Wednesday 2017-12-13 Yes Done
  • *.labsdb service names switched to point at *.web.db.svc.eqiad.wmflabs equivalents.
  • User created tables will not be allowed on the new servers.
Thursday 2017-12-14 Yes Done
  • DBAs will stop replication from production hosts to labsdb1003.eqiad.wmnet
  • DBAs will make databases on labsdb1003.eqiad.wmnet read-only for all users
Wednesday 2018-01-17
  • labsdb1001.eqiad.wmnet removed from service permanently.
  • labsdb1003.eqiad.wmnet removed from service permanently.
  • c1.labsdb service name will be removed from DNS.
  • c3.labsdb service name will be removed from DNS.

Why are we doing this?

There are two clusters of physical servers which provide the Wiki Replicas to Toolforge and other Cloud VPS users.

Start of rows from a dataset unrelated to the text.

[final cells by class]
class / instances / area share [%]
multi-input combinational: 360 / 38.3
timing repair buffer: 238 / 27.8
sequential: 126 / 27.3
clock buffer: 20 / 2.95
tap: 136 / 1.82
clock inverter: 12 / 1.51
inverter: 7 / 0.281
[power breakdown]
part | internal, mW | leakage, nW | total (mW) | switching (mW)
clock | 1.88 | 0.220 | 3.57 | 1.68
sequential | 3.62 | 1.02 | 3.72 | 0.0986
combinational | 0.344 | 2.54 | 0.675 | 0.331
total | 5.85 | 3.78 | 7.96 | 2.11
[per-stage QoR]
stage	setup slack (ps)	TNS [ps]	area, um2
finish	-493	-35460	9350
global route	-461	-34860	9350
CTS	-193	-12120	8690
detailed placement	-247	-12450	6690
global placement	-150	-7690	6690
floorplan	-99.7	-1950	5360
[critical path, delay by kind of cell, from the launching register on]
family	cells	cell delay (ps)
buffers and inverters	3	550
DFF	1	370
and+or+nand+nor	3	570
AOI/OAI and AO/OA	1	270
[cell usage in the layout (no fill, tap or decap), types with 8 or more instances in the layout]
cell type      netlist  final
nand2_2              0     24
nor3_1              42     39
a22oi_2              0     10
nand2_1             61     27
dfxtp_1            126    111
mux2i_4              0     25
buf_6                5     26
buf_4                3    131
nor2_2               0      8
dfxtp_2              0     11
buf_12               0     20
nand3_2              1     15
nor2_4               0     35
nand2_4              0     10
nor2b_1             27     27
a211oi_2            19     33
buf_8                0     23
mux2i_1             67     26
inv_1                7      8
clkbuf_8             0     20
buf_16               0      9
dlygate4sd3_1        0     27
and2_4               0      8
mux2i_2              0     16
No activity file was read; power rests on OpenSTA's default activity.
==> src/rtl/blink_pkg.sv <==
package blink_pkg;

  localparam int unsigned FRAME_SLOTS = 8;
  localparam int unsigned SLOT_W      = $clog2(FRAME_SLOTS);
  localparam int unsigned PULSE_W     = $clog2(FRAME_SLOTS + 1);
  localparam int unsigned NUM_LEDS    = 2;
  localparam int unsigned LED_RED     = 0;
  localparam int unsigned LED_GREEN   = 1;

  typedef enum logic [1:0] {
    LED_DARK  = 2'd0,
    LED_SOLID = 2'd1,
    LED_PULSE = 2'd2
  } led_mode_e;

  typedef struct packed {
    led_mode_e            mode;
    logic [PULSE_W-1:0]   pulses;
  } led_code_t;

  localparam led_code_t CODE_DARK  = '{mode: LED_DARK,  pulses: '0};
  localparam led_code_t CODE_SOLID = '{mode: LED_SOLID, pulses: '0};

  function automatic led_code_t pulse_code(input int unsigned n);
    led_code_t c;
    c.mode   = LED_PULSE;
    c.pulses = PULSE_W'(n);
    return c;
  endfunction

endpackage

==> src/rtl/blink_sync.sv <==
module blink_sync #(
  parameter int unsigned WIDTH  = 4,
  parameter int unsigned STAGES = 2,
  parameter logic [WIDTH-1:0] RST_VAL = '0
) (
  input  logic             clk,
  input  logic             rst,
  input  logic [WIDTH-1:0] d_i,
  output logic [WIDTH-1:0] q_o
);

  logic [WIDTH-1:0] stg [STAGES];

  always_ff @(posedge clk) begin
    if (rst) stg[0] <= RST_VAL;
    else     stg[0] <= d_i;
  end

  for (genvar s = 1; s < STAGES; s++) begin : g_stage
    always_ff @(posedge clk) begin
      if (rst) stg[s] <= RST_VAL;
      else     stg[s] <= stg[s-1];
    end
  end

  assign q_o = stg[STAGES-1];

endmodule

==> src/rtl/blink_timebase.sv <==
module blink_timebase
  import blink_pkg::*;
#(
  parameter int unsigned SLOT_CYCLES = 6_250_000,
  localparam int unsigned DIV_W      = $clog2(SLOT_CYCLES)
) (
  input  logic              clk,
  input  logic              rst,
  output logic [DIV_W-1:0]  div_cnt_o,
  output logic [SLOT_W-1:0] slot_idx_o,
  output logic              first_half_o,
  output logic              frame_end_o
);

  localparam logic [DIV_W-1:0]  DIV_LAST  = DIV_W'(SLOT_CYCLES - 1);
  localparam logic [DIV_W-1:0]  DIV_HALF  = DIV_W'(SLOT_CYCLES / 2);
  localparam logic [SLOT_W-1:0] SLOT_LAST = SLOT_W'(FRAME_SLOTS - 1);

  logic [DIV_W-1:0]  div_q;
  logic [SLOT_W-1:0] slot_q;
  logic              div_wrap;

  assign div_wrap = (div_q == DIV_LAST);

  always_ff @(posedge clk) begin
    if (rst) begin
      div_q  <= '0;
      slot_q <= '0;
    end else if (div_wrap) begin
      div_q  <= '0;
      slot_q <= (slot_q == SLOT_LAST) ? '0 : slot_q + 1'b1;
    end else begin
      div_q  <= div_q + 1'b1;
    end
  end

  assign div_cnt_o    = div_q;
  assign slot_idx_o   = slot_q;
  assign first_half_o = (div_q < DIV_HALF);
  assign frame_end_o  = div_wrap && (slot_q == SLOT_LAST);

endmodule

==> src/rtl/blink_code_sel.sv <==
module blink_code_sel
  import blink_pkg::*;
#(
  parameter int unsigned PWR_ERR_PULSES = 1,
  parameter int unsigned USB_ERR_PULSES = 5,
  parameter int unsigned JTAG_PULSES    = 5
) (
  input  logic      pgood_i,
  input  logic      rail_ok_i,
  input  logic      usb_oc_n_i,
  input  logic      jtag_sel_i,
  output led_code_t red_code_o,
  output led_code_t green_code_o
);

  localparam led_code_t PWR_CODE  = pulse_code(PWR_ERR_PULSES);
  localparam led_code_t USB_CODE  = pulse_code(USB_ERR_PULSES);
  localparam led_code_t JTAG_CODE = pulse_code(JTAG_PULSES);

  logic pwr_fail;
  logic usb_fail;

  assign pwr_fail = !pgood_i || !rail_ok_i;
  assign usb_fail = !usb_oc_n_i;

  always_comb begin
    if (pwr_fail)      red_code_o = PWR_CODE;
    else if (usb_fail) red_code_o = USB_CODE;
    else               red_code_o = CODE_DARK;
  end

  always_comb begin
    if (jtag_sel_i)                 green_code_o = JTAG_CODE;
    else if (!pwr_fail && !usb_fail) green_code_o = CODE_SOLID;
    else                            green_code_o = CODE_DARK;
  end

endmodule

==> src/rtl/blink_led_drv.sv <==
module blink_led_drv
  import blink_pkg::*;
(
  input  logic              clk,
  input  logic              rst,
  input  logic              frame_end_i,
  input  logic [SLOT_W-1:0] slot_idx_i,
  input  logic              first_half_i,
  input  led_code_t         code_i,
  output led_code_t         code_q_o,
  output logic              led_o
);

  led_code_t code_q;
  logic      lit;
  logic      led_q;

  always_comb begin
    case (code_q.mode)
      LED_SOLID: lit = 1'b1;
      LED_PULSE: lit = first_half_i && (PULSE_W'(slot_idx_i) < code_q.pulses);
      default:   lit = 1'b0;
    endcase
  end

  always_ff @(posedge clk) begin
    if (rst) begin
      code_q <= CODE_DARK;
      led_q  <= 1'b0;
    end else begin
      if (frame_end_i) code_q <= code_i;
      led_q <= lit;
    end
  end

  assign code_q_o = code_q;
  assign led_o    = led_q;

endmodule
==> src/rtl/sfc_access_decode.sv <==
module sfc_access_decode
  import sfc_pkg::*;
(
  input  logic      cs1_n,
  input  logic      cs2_n,
  input  logic      cs3_n,
  input  logic      pstrb_n,
  input  logic      cstrb_n,
  input  logic      burst_active,
  output acc_kind_e kind
);

  logic sel_all;

  assign sel_all = ~cs1_n & ~cs2_n & ~cs3_n;

  always_comb begin
    if (!pstrb_n && !cs1_n) begin
      // Processor strobe counts only under select 1; it beats the controller strobe.
      kind = sel_all ? ACC_START_P : ACC_DESEL;
    end else if (!cstrb_n) begin
      kind = sel_all ? ACC_START_C : ACC_DESEL;
    end else if (burst_active) begin
      kind = ACC_CONT;
    end else begin
      kind = ACC_IDLE;
    end
  end

endmodule

==> src/rtl/sfc_lane_array.sv <==
module sfc_lane_array #(
  parameter int LANES  = 4,
  parameter int LANE_W = 8,
  parameter int AW     = 6,
  parameter int DEPTH  = 64
) (
  input  logic                    clk,
  input  logic [LANES-1:0]        wr_lanes,
  input  logic                    rd_en,
  input  logic [AW-1:0]           addr,
  input  logic [LANES*LANE_W-1:0] wdata,
  output logic [LANES*LANE_W-1:0] rdata
);

  for (genvar g = 0; g < LANES; g++) begin : g_lane
    logic [LANE_W-1:0] mem [DEPTH];
    logic [LANE_W-1:0] lane_q;

    always_ff @(posedge clk) begin
      if (wr_lanes[g]) begin
        mem[addr] <= wdata[g*LANE_W +: LANE_W];
      end
      if (rd_en) begin
        lane_q <= mem[addr];
      end
    end

    assign rdata[g*LANE_W +: LANE_W] = lane_q;
  end

endmodule

==> src/rtl/sram_burst_front.sv <==
module sram_burst_front
  import sfc_pkg::*;
#(
  parameter int ADDR_W    = 6,
  parameter int LANES     = 4,
  parameter int LANE_W    = 8,
  parameter int BURST_LEN = 4
) (
  input  logic                    clk,
  input  logic                    rst_n,
  input  logic                    cs1_n,
  input  logic                    cs2_n,
  input  logic                    cs3_n,
  input  logic                    pstrb_n,
  input  logic                    cstrb_n,
  input  logic                    adv_n,
  input  logic                    burst_ilv,
  input  logic                    gwr_n,
  input  logic                    bwen_n,
  input  logic [LANES-1:0]        bsel_n,
  input  logic [ADDR_W-1:0]       addr,
  input  logic [LANES*LANE_W-1:0] wdata,
  input  logic                    oe_n,
  output logic [LANES*LANE_W-1:0] rdata,
  output logic                    dq_oe
);

  localparam int OFF_W = $clog2(BURST_LEN);
  localparam int HI_W  = ADDR_W - OFF_W;
  localparam int DEPTH = 1 << ADDR_W;

  acc_kind_e          kind;
  logic               burst_active;
  logic               rd_valid;
  logic [HI_W-1:0]    base_hi_q;
  logic [LANES-1:0]   mask_raw;
  logic               wr_req;
  logic [LANES-1:0]   wr_lanes;
  logic               rd_en;
  logic               cnt_load;
  logic               cnt_step;
  logic [OFF_W-1:0]   cur_off;
  logic [OFF_W-1:0]   next_off;
  logic [ADDR_W-1:0]  acc_addr;

  sfc_access_decode u_decode (
    .cs1_n        (cs1_n),
    .cs2_n        (cs2_n),
    .cs3_n        (cs3_n),
    .pstrb_n      (pstrb_n),
    .cstrb_n      (cstrb_n),
    .burst_active (burst_active),
    .kind         (kind)
  );

  sfc_burst_counter #(.OFF_W(OFF_W)) u_counter (
    .clk       (clk),
    .rst_n     (rst_n),
    .load      (cnt_load),
    .mode_in   (burst_ilv),
    .start_off (addr[OFF_W-1:0]),
    .step      (cnt_step),
    .cur_off   (cur_off),
    .next_off  (next_off)
  );

  // Global write covers every lane; otherwise the byte enable gates the selects.
  assign mask_raw = {LANES{~gwr_n}} | ({LANES{~bwen_n}} & ~bsel_n);
  assign wr_req   = |mask_raw;

  always_comb begin
    wr_lanes = '0;
    rd_en    = 1'b0;
    cnt_load = 1'b0;
    cnt_step = 1'b0;
    acc_addr = addr;
    unique case (kind)
      ACC_START_P: begin
        cnt_load = 1'b1;
        rd_en    = 1'b1;
      end
      ACC_START_C: begin
        cnt_load = 1'b1;
        if (wr_req) wr_lanes = mask_raw;
        else        rd_en    = 1'b1;
      end
      ACC_CONT: begin
        cnt_step = ~adv_n;
        acc_addr = {base_hi_q, (adv_n ? cur_off : next_off)};
        if (wr_req) wr_lanes = mask_raw;
        else        rd_en    = 1'b1;
      end
      default: begin
      end
    endcase
  end

  always_ff @(posedge clk or negedge rst_n) begin
    if (!rst_n) begin
      burst_active <= 1'b0;
      rd_valid     <= 1'b0;
      base_hi_q    <= '0;
    end else begin
      rd_valid <= rd_en;
      if (kind == ACC_START_P || kind == ACC_START_C) begin
        burst_active <= 1'b1;
        base_hi_q    <= addr[ADDR_W-1:OFF_W];
      end else if (kind == ACC_DESEL) begin
        burst_active <= 1'b0;
      end
    end
  end

  sfc_lane_array #(
    .LANES  (LANES),
    .LANE_W (LANE_W),
    .AW     (ADDR_W),
    .DEPTH  (DEPTH)
  ) u_array (
    .clk      (clk),
    .wr_lanes (wr_lanes),
    .rd_en    (rd_en),
    .addr     (acc_addr),
    .wdata    (wdata),
    .rdata    (rdata)
  );

  // Output enable and write detection act without waiting for a clock edge.
  assign dq_oe = rd_valid & ~oe_n & ~wr_req;

endmodule
==> src/rtl/usb_irq_status_ctrl.sv <==
// USB host interrupt status controller top.
// Joins the rollover detector, event qualifier and register bank and serves
// combinational reads. Reserved bits read as zero and ignore writes.
module usb_irq_status_ctrl
    import usbirq_pkg::*;
#(
    parameter int NUM_PORTS = 4
)(
    input  logic                 clk,
    input  logic                 rst_n,
    input  logic [FIDX_W-1:0]    frame_index,
    input  logic [1:0]           list_size,
    input  logic [NUM_PORTS-1:0] port_change,
    input  logic [NUM_PORTS-1:0] port_resume,
    input  logic [NUM_PORTS-1:0] port_companion,
    input  logic                 xact_done,
    input  logic                 xact_ioc,
    input  logic                 xact_short,
    input  logic                 xact_err,
    input  logic                 reg_wr,
    input  logic                 reg_sel,
    input  logic [DATA_W-1:0]    reg_wdata,
    output logic [DATA_W-1:0]    reg_rdata,
    output logic                 irq
);
    logic               roll;
    logic [NUM_SRC-1:0] set_vec;
    logic [NUM_SRC-1:0] status_q;
    logic [NUM_SRC-1:0] enable_q;
    reg_sel_e           sel_e;
    logic               unused_bits;

    assign sel_e       = reg_sel_e'(reg_sel);
    assign unused_bits = ^{frame_index[TAP_LO-1:0], reg_wdata[DATA_W-1:NUM_SRC]};

    usbirq_rollover u_roll (
        .clk       (clk),
        .tap       (frame_index[TAP_HI:TAP_LO]),
        .list_size (list_size_e'(list_size)),
        .roll      (roll)
    );

    usbirq_events #(.NUM_PORTS(NUM_PORTS)) u_evt (
        .port_change    (port_change),
        .port_resume    (port_resume),
        .port_companion (port_companion),
        .xact_done      (xact_done),
        .xact_ioc       (xact_ioc),
        .xact_short     (xact_short),
        .xact_err       (xact_err),
        .roll           (roll),
        .set_vec        (set_vec)
    );

    usbirq_regs u_regs (
        .clk      (clk),
        .rst_n    (rst_n),
        .set_vec  (set_vec),
        .wr       (reg_wr),
        .sel      (sel_e),
        .wdata    (reg_wdata[NUM_SRC-1:0]),
        .status_q (status_q),
        .enable_q (enable_q),
        .irq_q    (irq)
    );

    // Read mux: selected word, reserved bits zero-filled.
    always_comb begin
        reg_rdata              = '0;
        reg_rdata[NUM_SRC-1:0] = (sel_e == SEL_ENABLE) ? enable_q : status_q;
    end
endmodule
[src/rtl/rdhs_pkg.sv]
package rdhs_pkg;

  localparam int IDX_REQ = 0;
  localparam int IDX_ACK = 1;
  localparam int N_IN    = 2;

  typedef struct packed {
    logic dtack;   // bus acknowledge
    logic lds;     // device strobe
    logic d;       // latch enable
    logic csc;     // hidden phase bit: set with latch, cleared with strobe drop
  } hs_state_t;

  localparam hs_state_t HS_RESET = '{dtack: 1'b0, lds: 1'b0, d: 1'b0, csc: 1'b0};

  // Legality of synchronized input edges for a given state.
  function automatic logic req_rise_ok(hs_state_t s);
    return !s.dtack && !s.d;
  endfunction

  function automatic logic req_fall_ok(hs_state_t s);
    return s.dtack;
  endfunction

  function automatic logic ack_rise_ok(hs_state_t s);
    return s.lds && !s.csc;
  endfunction

  function automatic logic ack_fall_ok(hs_state_t s);
    return !s.lds;
  endfunction

  // Device return window: strobe still high, phase bit set, bus side released.
  function automatic logic in_return(hs_state_t s);
    return s.lds && s.csc && !s.d && !s.dtack;
  endfunction

  // One step of the handshake machine.
  function automatic hs_state_t hs_step(hs_state_t s, logic req, logic ack,
                                        logic lag_done);
    hs_state_t n;
    n = s;
    if (req && !ack && !s.lds && !s.csc && !s.d && !s.dtack)
      n.lds = 1'b1;
    if (req && ack && s.lds && !s.csc && !s.d && !s.dtack) begin
      n.d   = 1'b1;
      n.csc = 1'b1;
    end
    if (req && s.d && !s.dtack)
      n.dtack = 1'b1;
    if (!req && s.d && s.dtack)
      n.d = 1'b0;
    if (s.dtack && !s.d && s.csc)
      n.dtack = 1'b0;
    if (lag_done) begin
      n.lds = 1'b0;
      n.csc = 1'b0;
    end
    return n;
  endfunction

endpackage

The older of the two clusters consists of the physical hosts labsdb1001.eqiad.wmnet and labsdb1003.eqiad.wmnet. These hosts are also known by the aliases c1.labsdb and c3.labsdb in documentation and application code. These two hosts are among the oldest hardware still operating in our production server farm. The hardware is out of warranty and old enough that we are concerned that it could fail catastrophically at any time.

As announced on 2017-09-25, a new cluster of physical servers is ready to replace the older hardware. This change comes along with a breaking feature change however. These new servers will not allow users to create their own databases/tables co-located with the replicated content. This was a feature of the older database servers that some tools used to improve performance by making intermediate tables that could then be JOINed to other tables to produce certain results.

We looked for solutions that would allow us to replicate user created data across the three servers, but we could not come up with a solution that would guarantee success. The user created tables on the current servers are not backed up or replicated and have always carried the disclaimer that these tables may disappear at any time. With the improvements in our ability to fail over and rebalance traffic under load, it is more likely on the new cluster that these tables would randomly appear and disappear from the point of view of a given user. This kind of disruption will break tools if we allow it. It seems a safer solution for everyone to disallow the former functionality.

User created databases and tables are still supported on the tools.db.svc.eqiad.wmflabs server (also known as tools.labsdb). If you are using tables co-located on the current c1.labsdb or c3.labsdb hosts we are recommending that your tool/scripts be updated to instead keep all user managed data on tools.db.svc.eqiad.wmflabs and perform any joining of replica data and user created data in application space rather than with cross-database joins.